» **The records**

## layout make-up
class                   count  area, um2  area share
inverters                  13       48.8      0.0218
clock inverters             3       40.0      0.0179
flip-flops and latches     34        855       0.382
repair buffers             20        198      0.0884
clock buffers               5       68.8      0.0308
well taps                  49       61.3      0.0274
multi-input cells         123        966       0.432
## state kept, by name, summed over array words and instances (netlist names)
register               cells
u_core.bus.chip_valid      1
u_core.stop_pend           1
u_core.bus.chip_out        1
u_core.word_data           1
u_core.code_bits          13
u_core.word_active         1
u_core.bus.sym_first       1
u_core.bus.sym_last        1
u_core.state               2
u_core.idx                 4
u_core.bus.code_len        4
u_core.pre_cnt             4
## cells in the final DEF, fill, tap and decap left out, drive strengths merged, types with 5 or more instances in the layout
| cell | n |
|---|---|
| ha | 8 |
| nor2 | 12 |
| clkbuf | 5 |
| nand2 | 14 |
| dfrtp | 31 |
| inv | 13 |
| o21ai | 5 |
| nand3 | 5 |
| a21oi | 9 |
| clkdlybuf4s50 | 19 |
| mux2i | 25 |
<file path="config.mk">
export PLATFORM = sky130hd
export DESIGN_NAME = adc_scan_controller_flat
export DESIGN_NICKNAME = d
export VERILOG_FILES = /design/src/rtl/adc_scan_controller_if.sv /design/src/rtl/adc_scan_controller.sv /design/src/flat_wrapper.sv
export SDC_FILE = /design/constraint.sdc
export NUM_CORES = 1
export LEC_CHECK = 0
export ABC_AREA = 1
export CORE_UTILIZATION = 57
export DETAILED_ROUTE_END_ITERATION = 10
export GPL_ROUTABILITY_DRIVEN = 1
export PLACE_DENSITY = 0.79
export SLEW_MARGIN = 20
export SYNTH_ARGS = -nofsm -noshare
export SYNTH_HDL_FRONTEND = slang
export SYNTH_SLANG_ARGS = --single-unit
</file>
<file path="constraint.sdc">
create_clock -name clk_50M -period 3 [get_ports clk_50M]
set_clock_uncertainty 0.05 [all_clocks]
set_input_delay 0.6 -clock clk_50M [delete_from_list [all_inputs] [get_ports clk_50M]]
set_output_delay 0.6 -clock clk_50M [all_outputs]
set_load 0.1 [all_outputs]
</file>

» **Problem**
Every line of the records that includes the word "inverters" should be gathered.

» **Solution**
inverters                  13       48.8      0.0218
clock inverters             3       40.0      0.0179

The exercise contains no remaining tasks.